1. Avocation: noun; a hobby or minor occupation

2. Callous: adjective; showing or having an insensitive and cruel disregard for others.

3. Capricious: adjective; given to sudden and unaccountable changes of mood or behavior

4. Disparity: noun; a great difference

5. Efficacy: noun; the ability to produce a desired or intended result

6. Epistle: noun; a letter

7. Hospice: noun; a home providing care of the sick, especially the terminally ill

8. Impetus: noun; the force or energy with which a body moves

9. Moribund: adjective; a person on the verge of death

10. Vacillate: verb; alternate or waver between different opinions or actions; indecisive

My aunt never gets tired of insisting on how she has the worst job in the world. Even though medicine has always been her passion, she finds hospices extremely depressing, so she regularly thinks of quitting. When she started working there, it was merely an avocation, but it eventually turned into a full-time job. She tells me that at first it felt rewarding to be able to make a difference in someone’s life, as short as that life might be. She tries to describe the warmth that used to spread through her chest when she realized that she helped someone depart this world in peace. However, because of the various deaths she constantly witnesses, she has become seriously depressed, and no longer feels that her efforts are efficacious. In the epistles she sends me every week, she says that because of the melancholic and grim atmosphere that pervades in the hospice, even she feels callous, for she no longer has any positive energy or impetus left in her.

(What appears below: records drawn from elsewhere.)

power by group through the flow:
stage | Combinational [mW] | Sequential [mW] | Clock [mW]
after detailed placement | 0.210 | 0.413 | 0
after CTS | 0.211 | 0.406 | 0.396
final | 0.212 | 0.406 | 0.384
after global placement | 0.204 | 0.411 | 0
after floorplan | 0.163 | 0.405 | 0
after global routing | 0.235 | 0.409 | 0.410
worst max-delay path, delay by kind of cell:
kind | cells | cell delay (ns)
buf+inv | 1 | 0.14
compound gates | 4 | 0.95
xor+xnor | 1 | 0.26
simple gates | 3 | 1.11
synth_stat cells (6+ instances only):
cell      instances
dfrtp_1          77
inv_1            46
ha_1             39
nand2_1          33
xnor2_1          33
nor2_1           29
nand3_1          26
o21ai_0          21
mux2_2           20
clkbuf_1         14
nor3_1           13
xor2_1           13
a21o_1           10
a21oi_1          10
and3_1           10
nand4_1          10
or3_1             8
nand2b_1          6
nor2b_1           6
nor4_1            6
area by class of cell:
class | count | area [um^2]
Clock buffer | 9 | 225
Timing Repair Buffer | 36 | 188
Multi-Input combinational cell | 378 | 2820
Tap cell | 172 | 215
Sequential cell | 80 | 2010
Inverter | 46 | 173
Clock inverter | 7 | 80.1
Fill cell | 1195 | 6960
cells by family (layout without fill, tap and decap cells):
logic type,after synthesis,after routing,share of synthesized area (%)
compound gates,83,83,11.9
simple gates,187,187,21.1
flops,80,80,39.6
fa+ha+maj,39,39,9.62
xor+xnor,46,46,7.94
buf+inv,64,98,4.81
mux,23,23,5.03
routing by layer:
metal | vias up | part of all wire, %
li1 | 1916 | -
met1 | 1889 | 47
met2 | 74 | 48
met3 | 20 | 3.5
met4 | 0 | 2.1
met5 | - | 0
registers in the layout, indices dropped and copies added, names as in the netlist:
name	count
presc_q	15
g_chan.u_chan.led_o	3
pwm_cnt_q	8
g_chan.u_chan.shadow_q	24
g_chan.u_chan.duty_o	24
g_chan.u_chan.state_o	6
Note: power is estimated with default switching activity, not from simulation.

Because I constantly speak to her, I can easily identify the disparity between how she used to behave and how she behaves now, and it worries me deeply. Since she never feels positive, she is very prone to capricious behavior, and drives my family insane with her constant mood swings. Because I really wish I could help her, I constantly vacillate with the idea of driving down to New Mexico to keep her company, but I never do it because I am afraid of interacting with her moribund patients. I guess that I simply do not feel comfortable with being exposed to that level of suffering just yet.